GOLDMANIt's funny when we brought on kids how people would say, well I want a product that's all juice and an all-juice product has 100 calories so people don’t often think about exactly what they're serving their kids.
NNAMDILet's see if you have yet answered the question of Arlene in Crofton, Md. Arlene, you're on the air. Go ahead, please.
ARLENEThank you, Kojo and Seth. I do have a question. There are many teas these days on the shelf, even organic ones and very pricey ones that list natural flavoring. Is that something that's made in a chemistry lab or what is meant by natural flavoring?
GOLDMANYeah, well, it can mean a lot of different things. So natural flavoring can be about an acidifier that, you know products have to have a certain acidity level in order to maintain the pH, to keep it stable without, meaning no microbes would grow.
GOLDMANIt also could be a flavoring and that might be an essence or an oil so it is admittedly a broader label. For us, since our products are all organic, with the organic seal, there's a requirement that -- there's certain banned ingredients. There's certain ingredients you can't have allowed and so organic is one way to ensure you're not going to end up with something you either may not be able to pronounce or may not want in your product and natural doesn't have that same efficacy.
NNAMDIArlene, does that answer your question.
ARLENEYes, it pretty much does, although there are some teas that, for instance, are blueberry or there's peach or something and I wonder if there is a lot of essence in that or if it's something else?

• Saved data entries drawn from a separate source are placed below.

File: src/rtl/sdram_refresh_arbiter_if.sv
// Handshake and status bundle between the Z2 bus side (master) and the
// SDRAM refresh arbiter (slave).
interface sdram_refresh_arbiter_if;
  logic       cpu_req;
  logic       cpu_gnt;
  logic       cmd_pre_all;
  logic       cmd_refresh;
  logic       cmd_mrs;
  logic       ready;
  logic [3:0] ref_pending;
  logic       ref_overflow;

  modport master (
    output cpu_req,
    input  cpu_gnt, cmd_pre_all, cmd_refresh, cmd_mrs, ready, ref_pending, ref_overflow
  );

  modport slave (
    input  cpu_req,
    output cpu_gnt, cmd_pre_all, cmd_refresh, cmd_mrs, ready, ref_pending, ref_overflow
  );
endinterface

File: src/rtl/sdram_refresh_arbiter.sv
// SDRAM power-up init, auto-refresh scheduling with bounded debt, and CPU grant.
// Optional macro SDRAM_OPPORTUNISTIC_REFRESH_EN: refresh early when idle and debt-free.
//
// state     | meaning
// ----------+--------------------------------------------------------------
// INIT_WAIT | post-reset idle for INIT_DELAY edges
// INIT_PRE  | PRECHARGE ALL issued, waiting TRP
// INIT_REF1 | first init AUTO REFRESH issued, waiting TRC
// INIT_REF2 | second init AUTO REFRESH issued, waiting TRC
// INIT_MRS  | MODE REGISTER SET issued, waiting TMRD
// IDLE      | array free; one arbitration decision per cycle
// REFRESH   | AUTO REFRESH issued on entry, array busy for TRC cycles
// CPU       | array granted to the Z2 bus while cpu_req stays high
module sdram_refresh_arbiter #(
  parameter int unsigned INIT_DELAY       = 10000,
  parameter int unsigned REFRESH_INTERVAL = 780,
  parameter int unsigned TRP              = 2,
  parameter int unsigned TRC              = 7,
  parameter int unsigned TMRD             = 2,
  parameter int unsigned URGENT_THRESH    = 4,
  parameter int unsigned MAX_PENDING      = 8
) (
  input logic                    MEMCLK,
  input logic                    RESET_n,
  sdram_refresh_arbiter_if.slave bus
);

  localparam int unsigned CW = $clog2(INIT_DELAY + TRP + TRC + TMRD + 1);
  localparam int unsigned TW = (REFRESH_INTERVAL > 1) ? $clog2(REFRESH_INTERVAL) : 1;
  localparam logic [TW-1:0] TIMER_LAST = TW'(REFRESH_INTERVAL - 1);
  localparam logic [3:0]    URGENT     = 4'(URGENT_THRESH);
  localparam logic [3:0]    PEND_MAX   = 4'(MAX_PENDING);
`ifdef SDRAM_OPPORTUNISTIC_REFRESH_EN
  localparam logic [TW-1:0] TIMER_HALF = TW'(REFRESH_INTERVAL / 2);
`endif

  typedef enum logic [2:0] {
    INIT_WAIT,
    INIT_PRE,
    INIT_REF1,
    INIT_REF2,
    INIT_MRS,
    IDLE,
    REFRESH,
    CPU
  } state_t;

  state_t        state_q, state_d;
  logic [CW-1:0] cnt_q, cnt_d;
  logic [TW-1:0] timer_q;
  logic [3:0]    pending_q;
  logic          overflow_q;
  logic          ready_q, ready_d;
  logic          gnt_q, gnt_d;
  logic          pre_q, pre_d;
  logic          ref_q, ref_d;
  logic          mrs_q, mrs_d;
  logic          dec;
  logic          opp_go;
  logic          cnt_done;
  logic          credit;

  assign cnt_done = (cnt_q == '0);

  // Down-counter phase timer: a state entered with cnt=N-1 leaves N edges later.
  always_comb begin
    state_d = state_q;
    cnt_d   = cnt_q;
    ready_d = ready_q;
    gnt_d   = 1'b0;
    pre_d   = 1'b0;
    ref_d   = 1'b0;
    mrs_d   = 1'b0;
    dec     = 1'b0;
    opp_go  = 1'b0;
    case (state_q)
      INIT_WAIT: begin
        if (cnt_done) begin
          state_d = INIT_PRE;
          cnt_d   = CW'(TRP - 1);
          pre_d   = 1'b1;
        end else begin
          cnt_d = cnt_q - CW'(1);
        end
      end
      INIT_PRE: begin
        if (cnt_done) begin
          state_d = INIT_REF1;
          cnt_d   = CW'(TRC - 1);
          ref_d   = 1'b1;
        end else begin
          cnt_d = cnt_q - CW'(1);
        end
      end
      INIT_REF1: begin
        if (cnt_done) begin
          state_d = INIT_REF2;
          cnt_d   = CW'(TRC - 1);
          ref_d   = 1'b1;
        end else begin
          cnt_d = cnt_q - CW'(1);
        end
      end
      INIT_REF2: begin
        if (cnt_done) begin
          state_d = INIT_MRS;
          cnt_d   = CW'(TMRD - 1);
          mrs_d   = 1'b1;
        end else begin
          cnt_d = cnt_q - CW'(1);
        end
      end
      INIT_MRS: begin
        if (cnt_done) begin
          state_d = IDLE;
          ready_d = 1'b1;
        end else begin
          cnt_d = cnt_q - CW'(1);
        end
      end
      IDLE: begin
        // Urgent debt beats the CPU; below threshold the CPU wins ties.
        if ((pending_q >= URGENT) || (!bus.cpu_req && (pending_q != '0))) begin
          state_d = REFRESH;
          cnt_d   = CW'(TRC - 1);
          ref_d   = 1'b1;
          dec     = 1'b1;
        end else if (bus.cpu_req) begin
          state_d = CPU;
          gnt_d   = 1'b1;
        end
`ifdef SDRAM_OPPORTUNISTIC_REFRESH_EN
        else if (timer_q >= TIMER_HALF) begin
          state_d = REFRESH;
          cnt_d   = CW'(TRC - 1);
          ref_d   = 1'b1;
          opp_go  = 1'b1;
        end
`endif
      end
      REFRESH: begin
        if (cnt_done) begin
          state_d = IDLE;
        end else begin
          cnt_d = cnt_q - CW'(1);
        end
      end
      CPU: begin
        if (bus.cpu_req) begin
          gnt_d = 1'b1;
        end else begin
          state_d = IDLE;
        end
      end
      default: begin
        state_d = INIT_WAIT;
        cnt_d   = CW'(INIT_DELAY);
      end
    endcase
  end

  always_ff @(posedge MEMCLK or negedge RESET_n) begin
    if (!RESET_n) begin
      state_q <= INIT_WAIT;
      cnt_q   <= CW'(INIT_DELAY);
      ready_q <= 1'b0;
      gnt_q   <= 1'b0;
      pre_q   <= 1'b0;
      ref_q   <= 1'b0;
      mrs_q   <= 1'b0;
    end else begin
      state_q <= state_d;
      cnt_q   <= cnt_d;
      ready_q <= ready_d;
      gnt_q   <= gnt_d;
      pre_q   <= pre_d;
      ref_q   <= ref_d;
      mrs_q   <= mrs_d;
    end
  end

  // An early refresh that restarts the timer also covers a credit due that cycle.
  assign credit = ready_q && (timer_q == TIMER_LAST) && !opp_go;

  always_ff @(posedge MEMCLK or negedge RESET_n) begin
    if (!RESET_n) begin
      timer_q <= '0;
    end else if (!ready_q || opp_go || (timer_q == TIMER_LAST)) begin
      timer_q <= '0;
    end else begin
      timer_q <= timer_q + TW'(1);
    end
  end

  always_ff @(posedge MEMCLK or negedge RESET_n) begin
    if (!RESET_n) begin
      pending_q  <= '0;
      overflow_q <= 1'b0;
    end else if (credit && !dec) begin
      if (pending_q == PEND_MAX) begin
        overflow_q <= 1'b1;
      end else begin
        pending_q <= pending_q + 4'd1;
      end
    end else if (dec && !credit) begin
      pending_q <= pending_q - 4'd1;
    end
  end

  assign bus.cpu_gnt      = gnt_q;
  assign bus.cmd_pre_all  = pre_q;
  assign bus.cmd_refresh  = ref_q;
  assign bus.cmd_mrs      = mrs_q;
  assign bus.ready        = ready_q;
  assign bus.ref_pending  = pending_q;
  assign bus.ref_overflow = overflow_q;

endmodule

GOLDMANWell, it will depend on the ingredients. Obviously, if there's a blueberry you'd also hopefully see some blueberry juice or, you know, some connection to that ingredient. But like I said, I think the one way to make sure you're taking in ingredients that are at least on the approved organic list would be to look for the organic seal.
ARLENEThank you very much.
NNAMDIAnd Arlene, thank you very much for your call. You too can call us at 800-433-8850. You can send email to firstname.lastname@example.org or you can send us a tweet @kojoshow. What drinks do you buy for your kids? Do you check the sugar content? You can also go to our website kojoshow.org ask a question or make a comment to Seth Goldman there.
NNAMDISome Honest Tea drinks list citric acid or...
NNAMDI...ascorbic acid as ingredients. What are those and why do you need to add acids to tea?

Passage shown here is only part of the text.